Research Methods Class

Google Scholar

Boolean operators in Google

Traditional Boolean Operators and Their Google Counterparts
Traditional Boolean Operator Google Equivalent
AND

None.

Google uses an "implicit AND," meaning that all words that you place in a single search are searched as if there was an AND between them.

 OR

OR

Use this if you're looking for a few different keywords for the same concept. It must be capitalized to work.

NOT

- (minus sign)

Put the minus sign directly in front of the word you want excluded from your search. For example: garden -beer would exclude results about beer gardens.

 

Also make use of parentheses if there is an "order of operations" to your search.
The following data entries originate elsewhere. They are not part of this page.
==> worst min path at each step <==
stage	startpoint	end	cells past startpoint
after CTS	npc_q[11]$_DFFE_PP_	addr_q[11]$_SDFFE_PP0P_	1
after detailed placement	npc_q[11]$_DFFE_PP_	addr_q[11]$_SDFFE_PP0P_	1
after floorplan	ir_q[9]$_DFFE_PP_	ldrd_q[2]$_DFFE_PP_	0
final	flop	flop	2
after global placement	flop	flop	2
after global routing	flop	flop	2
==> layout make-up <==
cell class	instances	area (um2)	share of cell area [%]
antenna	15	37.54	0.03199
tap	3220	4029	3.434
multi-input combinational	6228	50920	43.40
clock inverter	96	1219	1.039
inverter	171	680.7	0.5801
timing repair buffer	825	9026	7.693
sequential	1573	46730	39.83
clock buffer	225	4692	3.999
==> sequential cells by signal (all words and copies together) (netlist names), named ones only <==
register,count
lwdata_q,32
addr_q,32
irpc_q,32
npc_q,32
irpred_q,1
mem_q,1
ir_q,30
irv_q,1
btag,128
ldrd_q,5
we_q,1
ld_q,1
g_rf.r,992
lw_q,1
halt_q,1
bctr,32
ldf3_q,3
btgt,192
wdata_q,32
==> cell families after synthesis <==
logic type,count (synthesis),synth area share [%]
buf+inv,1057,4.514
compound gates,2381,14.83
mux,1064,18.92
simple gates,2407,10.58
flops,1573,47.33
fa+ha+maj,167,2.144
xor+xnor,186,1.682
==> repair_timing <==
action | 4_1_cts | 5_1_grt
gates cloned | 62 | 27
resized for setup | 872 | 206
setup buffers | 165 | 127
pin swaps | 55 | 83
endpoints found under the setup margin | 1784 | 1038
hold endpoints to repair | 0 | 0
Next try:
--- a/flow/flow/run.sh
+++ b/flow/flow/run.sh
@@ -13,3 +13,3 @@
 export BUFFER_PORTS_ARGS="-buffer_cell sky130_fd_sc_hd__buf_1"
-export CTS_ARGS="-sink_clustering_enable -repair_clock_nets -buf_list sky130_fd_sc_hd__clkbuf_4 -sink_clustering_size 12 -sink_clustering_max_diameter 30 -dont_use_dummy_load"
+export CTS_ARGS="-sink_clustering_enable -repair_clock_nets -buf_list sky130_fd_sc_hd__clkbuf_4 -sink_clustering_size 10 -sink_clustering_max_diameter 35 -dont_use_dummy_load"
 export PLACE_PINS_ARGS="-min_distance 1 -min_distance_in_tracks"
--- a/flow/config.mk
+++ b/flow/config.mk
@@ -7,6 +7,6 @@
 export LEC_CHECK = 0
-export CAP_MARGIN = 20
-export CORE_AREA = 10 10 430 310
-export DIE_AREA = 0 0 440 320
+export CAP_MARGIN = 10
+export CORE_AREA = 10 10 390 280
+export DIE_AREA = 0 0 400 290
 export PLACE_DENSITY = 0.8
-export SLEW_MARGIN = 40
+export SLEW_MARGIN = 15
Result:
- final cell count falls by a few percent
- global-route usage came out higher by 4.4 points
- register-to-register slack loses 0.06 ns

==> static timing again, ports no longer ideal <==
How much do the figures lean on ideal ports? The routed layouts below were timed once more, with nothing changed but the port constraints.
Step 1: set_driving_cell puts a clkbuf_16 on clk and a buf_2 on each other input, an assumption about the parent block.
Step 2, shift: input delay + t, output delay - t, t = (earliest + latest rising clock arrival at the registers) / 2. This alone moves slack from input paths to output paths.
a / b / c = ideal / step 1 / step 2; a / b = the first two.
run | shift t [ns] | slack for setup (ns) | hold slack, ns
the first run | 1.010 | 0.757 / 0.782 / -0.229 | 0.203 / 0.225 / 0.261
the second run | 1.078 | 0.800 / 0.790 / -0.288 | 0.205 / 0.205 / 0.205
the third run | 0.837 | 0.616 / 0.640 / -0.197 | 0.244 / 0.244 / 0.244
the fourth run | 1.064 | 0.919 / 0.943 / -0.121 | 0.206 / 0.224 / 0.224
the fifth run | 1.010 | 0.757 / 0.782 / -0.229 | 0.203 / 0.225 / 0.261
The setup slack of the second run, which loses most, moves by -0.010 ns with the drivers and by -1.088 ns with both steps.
What follows belongs to an exercise in optimizing a design on an open flow for small area, a short achievable clock period and few clock cycles; a production flow would make more cautious choices. RTL that was checked went through simulation tests only; none was proved equivalent to the original. Power and IR drop assume default switching activity.

==> inputs of run a <==
==> flow/design.v (excerpt) <==
module mips_cpu (
	input  wire        clk,
	input  wire        rst,
	output wire [31:0] imem_addr,
	input  wire [31:0] imem_data,
	output wire        dmem_ren,
	output wire        dmem_wen,
	output wire [31:0] dmem_addr,
	output wire [31:0] dmem_wdata,
	input  wire [31:0] dmem_rdata
);
Settings: LEC_CHECK=0, CAP_MARGIN=10, CORE_MARGIN=2, CORE_UTILIZATION=40, CTS_BUF_LIST=sky130_fd_sc_hd__clkbuf_8, CTS_CLUSTER_DIAMETER=50, CTS_CLUSTER_SIZE=16, SLEW_MARGIN=10; clock period 11.0 ns.
standard.sh (not shown) runs the stock make flow with config.mk's settings and CLKGATE_MAP_FILE= SYNTH_SCRIPT=/design/flow/synth_recipe.tcl, a recipe that flattens the netlist after the stock synthesis.
==> flow/flow/run.sh <==
#!/bin/bash
# The standard layout with two changes to how it is made:
# - synthesis maps logic with flow/abc_speed.script, an area-oriented ABC
#   script, in place of ORFS's abc_speed.script (a copy of ORFS's scripts
#   folder with only that file replaced);
# - timing repair aims for 7 ns of setup slack.
set -euo pipefail
here=$(pwd)
rm -rf "$here/orfs_scripts"
cp -r "$FLOW_HOME/scripts" "$here/orfs_scripts"
cp "$here/flow/abc_speed.script" "$here/orfs_scripts/abc_speed.script"
bash standard.sh SCRIPTS_DIR="$here/orfs_scripts" SETUP_SLACK_MARGIN=7 finish > standard_make.log 2>&1
==> flow/flow/abc_speed.script <==
&get -n
&st
&dch
&nf -a
&put
buffer -c
topo
stime -c
upsize -c
dnsize -c
==> run b: changes against run a <==
--- a/flow/design.v
+++ b/flow/design.v
@@ -164,16 +164,15 @@
 		(f_or  | i_ori)  ? 3'd2 :
 		(f_xor | i_xori) ? 3'd3 :
 		f_nor            ? 3'd4 :
 		(f_slt | i_slti | i_sltiu) ? 3'd5 :
 		f_sltu           ? 3'd6 :
 		(f_shift | i_lui) ? 3'd7 : 3'd0;
 	wire f_br   = (i_beq | i_bne) & (imem_data[15:0] != 16'd0);
-	wire f_same = frs == frt;
-	wire f_pred = f_br & (i_beq & f_same | ~(i_bne & f_same) & imem_data[15]);
+	wire f_pred = f_br & imem_data[15];
 	wire rs_used = r_alu | (f_shift & ffn[2]) | f_jr | (i_write & ~i_lui) | i_sw | f_br;
 	wire rt_used = r_write | f_br;
 	reg [15:0] ir;       
 	reg [31:0] x_alt;    
 	reg [31:0] ra;       
 	reg [31:0] rb;       
 	reg        x_rb;     
==> flow/flow/run.sh (replaced) <==
#!/bin/bash
# The standard layout, with timing repair aiming for 7 ns of setup slack.
set -euo pipefail
bash standard.sh SETUP_SLACK_MARGIN=7 finish > standard_make.log 2>&1
Settings changed: CAP_MARGIN 10 to 20, CTS_BUF_LIST sky130_fd_sc_hd__clkbuf_8 to not set, CTS_CLUSTER_DIAMETER 50 to not set, CTS_CLUSTER_SIZE 16 to not set, SLEW_MARGIN 10 to 20.
removed: flow/flow/abc_speed.script
==> run c: changes against run a <==
--- a/flow/design.v
+++ b/flow/design.v
@@ -164,16 +164,15 @@
 		(f_or  | i_ori)  ? 3'd2 :
 		(f_xor | i_xori) ? 3'd3 :
 		f_nor            ? 3'd4 :
 		(f_slt | i_slti | i_sltiu) ? 3'd5 :
 		f_sltu           ? 3'd6 :
 		(f_shift | i_lui) ? 3'd7 : 3'd0;
 	wire f_br   = (i_beq | i_bne) & (imem_data[15:0] != 16'd0);
-	wire f_same = frs == frt;
-	wire f_pred = f_br & (i_beq & f_same | ~(i_bne & f_same) & imem_data[15]);
+	wire f_pred = f_br & imem_data[15];
 	wire rs_used = r_alu | (f_shift & ffn[2]) | f_jr | (i_write & ~i_lui) | i_sw | f_br;
 	wire rt_used = r_write | f_br;
 	reg [15:0] ir;       
 	reg [31:0] x_alt;    
 	reg [31:0] ra;       
 	reg [31:0] rb;       
 	reg        x_rb;     
Settings changed: CAP_MARGIN 10 to 20, CTS_BUF_LIST sky130_fd_sc_hd__clkbuf_8 to not set, CTS_CLUSTER_DIAMETER 50 to not set, CTS_CLUSTER_SIZE 16 to not set, SLEW_MARGIN 10 to 20.
==> run d: changes against run a <==
--- a/flow/design.v
+++ b/flow/design.v
@@ -25,18 +25,18 @@
 	input  wire        shr,       
 	input  wire [2:0]  sel,       
 	output wire [31:0] sum,       
 	output reg  [31:0] result
 );
 	localparam SEL_SUM = 3'd0, SEL_AND = 3'd1, SEL_OR = 3'd2, SEL_XOR = 3'd3,
 	           SEL_NOR = 3'd4, SEL_SLT = 3'd5, SEL_SLTU = 3'd6, SEL_SH = 3'd7;
-	wire [33:0] s34 = {1'b0, a, 1'b1} + {1'b0, sub ? ~b : b, sub};
-	assign sum = s34[32:1];
-	wire ltu = ~s34[33];
-	wire lts = (a[31] ^ b[31]) ? a[31] : s34[32];
+	wire [32:0] s33 = {1'b0, a} + {1'b0, sub ? ~b : b} + {32'd0, sub};
+	assign sum = s33[31:0];
+	wire ltu = ~s33[32];
+	wire lts = (a[31] ^ b[31]) ? a[31] : s33[31];
 	wire [31:0] amt = shv ? a : {27'd0, sh16 ? 5'd16 : sa};
 	wire big = |amt[31:5];
 	wire [31:0] brev;
 	genvar i;
 	generate for (i = 0; i < 32; i = i + 1) begin : rev
 		assign brev[i] = b[31 - i];
 	end endgenerate
@@ -164,16 +164,15 @@
 		(f_or  | i_ori)  ? 3'd2 :
 		(f_xor | i_xori) ? 3'd3 :
 		f_nor            ? 3'd4 :
 		(f_slt | i_slti | i_sltiu) ? 3'd5 :
 		f_sltu           ? 3'd6 :
 		(f_shift | i_lui) ? 3'd7 : 3'd0;
 	wire f_br   = (i_beq | i_bne) & (imem_data[15:0] != 16'd0);
-	wire f_same = frs == frt;
-	wire f_pred = f_br & (i_beq & f_same | ~(i_bne & f_same) & imem_data[15]);
+	wire f_pred = f_br & imem_data[15];
 	wire rs_used = r_alu | (f_shift & ffn[2]) | f_jr | (i_write & ~i_lui) | i_sw | f_br;
 	wire rt_used = r_write | f_br;
 	reg [15:0] ir;       
 	reg [31:0] x_alt;    
 	reg [31:0] ra;       
 	reg [31:0] rb;       
 	reg        x_rb;     
@@ -207,16 +206,15 @@
 	assign dmem_ren   = m_lw;
 	assign dmem_wen   = m_sw;
 	assign dmem_addr  = m_val;
 	assign dmem_wdata = m_st;
 	wire stall = x_lw & x_wen &
 		((rs_used & (frs == x_waddr)) | (rt_used & (frt == x_waddr)));
 	wire [31:0] f_simm = {{16{imem_data[15]}}, imem_data[15:0]};
-	wire [32:0] f_btgt1 = {pc, 1'b1} + {f_simm, 1'b1};   
-	wire [31:0] f_btgt = f_btgt1[32:1];
+	wire [31:0] f_btgt = pc_seq + f_simm;
 	assign imem_addr = pc;
 	wire [31:0] rf_a, rf_b;
 	regFile REGFILE (
 		.clk(clk), .wreg(m_wen), .n1(frs), .n2(frt),
 		.writeReg(m_waddr), .regData(m_wd), .op1(rf_a), .op2(rf_b)
 	);
 	wire x_take = !(rst || redirect || stall);
==> flow/run.sh (new file) <==
#!/bin/bash
# synth_recipe.tcl (not shown) runs the flow's synth.tcl, then flattens the netlist and writes it again
# the make line also repeats each setting of config.mk as NAME=value (left out here)
make -C /OpenROAD-flow-scripts/flow DESIGN_CONFIG=/design/flow/config.mk WORK_HOME=/design/flow/orfs CLKGATE_MAP_FILE= SYNTH_SCRIPT=/design/flow/synth_recipe.tcl finish
Settings changed: CAP_MARGIN 10 to 20, CTS_BUF_LIST sky130_fd_sc_hd__clkbuf_8 to not set, CTS_CLUSTER_DIAMETER 50 to not set, CTS_CLUSTER_SIZE 16 to not set, SETUP_SLACK_MARGIN set to 5, SLEW_MARGIN 10 to 20.
removed: flow/flow/run.sh
removed: flow/flow/abc_speed.script
removed: flow/standard.sh
==> run notes <==
Result of the run: run b timing/DRC/antenna clean; run c timing/DRC/antenna clean; run a timing/DRC/antenna clean; run d timing/DRC/antenna clean
DRT Wirelength: run b 353,000 um; run c 272,000 um; run a 265,000 um; run d 328,000 um
Sequential portion of the cell area: run b 44.6%; run c 46.6%; run a 47.7%; run d 48.2%
Area inside the core boundary: run b 154,000 um^2; run c 148,000 um^2; run a 148,000 um^2; run d 154,000 um^2
Instance area at placement: run b 67,400 um^2; run c 64,400 um^2; run a 64,800 um^2; run d 67,000 um^2
WHS: run b 400 ps; run c 451 ps; run a 414 ps; run d 425 ps
Final non-filler cell total: run b 7,942; run c 7,268; run a 7,251; run d 7,668
Comb power: run b 0.00293 W; run c 0.00288 W; run a 0.00273 W; run d 0.00250 W
Number of standard-cell rows in the floorplan: run b 144; run c 141; run a 141; run d 144
Multi-input logic area: run b 28,700 um^2; run c 25,800 um^2; run a 25,900 um^2; run d 26,300 um^2
Fraction of standard cell area in multi-input logic: run b 36.9%; run c 34.6%; run a 35.5%; run d 36.6%
Metal3 WL: run b 58,500 um; run c 40,700 um; run a 38,200 um; run d 50,400 um
Worst hold stages: run b 0; run c 1; run a 0; run d 0
H-tree depth: run b 4; run c 4; run a 3; run d 4
Critical Path End: run b pc[14]; run c ra[14]; run a ra[17]; run d rb[6]
Met1 layer usage reported by global route: run b 48.0%; run c 43.0%; run a 42.6%; run d 47.9%
Total die area: run b 159,000 um^2; run c 152,000 um^2; run a 152,000 um^2; run d 159,000 um^2
Synth Instances: run b 5,399; run c 4,878; run a 4,901; run d 5,417
Xor and xnor area share after synthesis: run b 2.71%; run c 2.80%; run a 2.88%; run d 2.66%
Compound-gate portion of the synthesized area: run b 22.7%; run c 20.5%; run a 20.2%; run d 21.4%
Testbench counts of run a, summed over its fixed seeds: cycles 24,917.
Testbench counts of run d, summed over its fixed seeds: cycles 25,152.
Function not checked in run b and run c: the RTL went through the layout flow alone.

## port drivers added, routing unchanged
In the flow no input, the clock included, has a driving cell. The finished layouts below were timed again as built, in two steps. Step 1: set_driving_cell puts a clkbuf_16 on clk and a buf_2 on each other input, an assumption about the parent block. Step 2 moves the port delays by t, midway between the first and last clock arrival at a register: inputs arrive t later, outputs are due t later. That takes back most of the time a late clock gives input paths. Three values: ideal, step 1, step 2; two values: the first two.
| run | t, ns | setup WS [ns] | worst hold slack (ns) |
|---|---|---|---|
| run a | 0.968 | 6.767 / 6.741 / 5.774 | 0.414 / 0.414 / 0.414 |
| run b | 0.885 | 6.645 / 6.677 / 5.793 | 0.400 / 0.400 / 0.400 |
| run c | 0.847 | 6.611 / 6.464 / 5.618 | 0.451 / 0.451 / 0.451 |
| run d | 0.874 | 5.056 / 5.085 / 4.211 | 0.425 / 0.425 / 0.425 |
After both steps every run listed still meets setup and hold.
I’d like to search for results that discuss how to achieve a patina finish with copper metals, but not steel. I’d also like either oxidation or rust to be a word discussed. Which search should I use?
(oxidation OR rust) patina copper -steel: 3 votes (75%)
(Copper NOT steel) patina rust oxidation: 1 votes (25%)
(Metal rust OR oxidation -steel) copper patina: 0 votes (0%)
Total Votes: 4

Other useful search operators

Search Operator Description Example
"   " (quotes) Searches for an exact phrase. "cognitive behavioral therapy" would retrieve only results with those three words present, in the order listed.
filetype: Placing this operator before the type of file you would like to retrieve.

A search for calendar filetype:xls retrieves calendar templates that you can download as Excel spreadsheets.

related: Put this operator directly before a web address that you already like and use. The results will retrieve similar sites for you to explore.

Searching for related:facebook.com retrieves other social media sites.

HINT: try this with a favorite blog or recipe site to find more similar websites!

site: This allows you to search for a word or phrase on a specific site.  Searching for "academic calendar" site:iit.edu helps you to find IIT's academic calendar quickly.

 

EXERCISE: Find PDF documents about a topic of your choice, but only from .edu websites.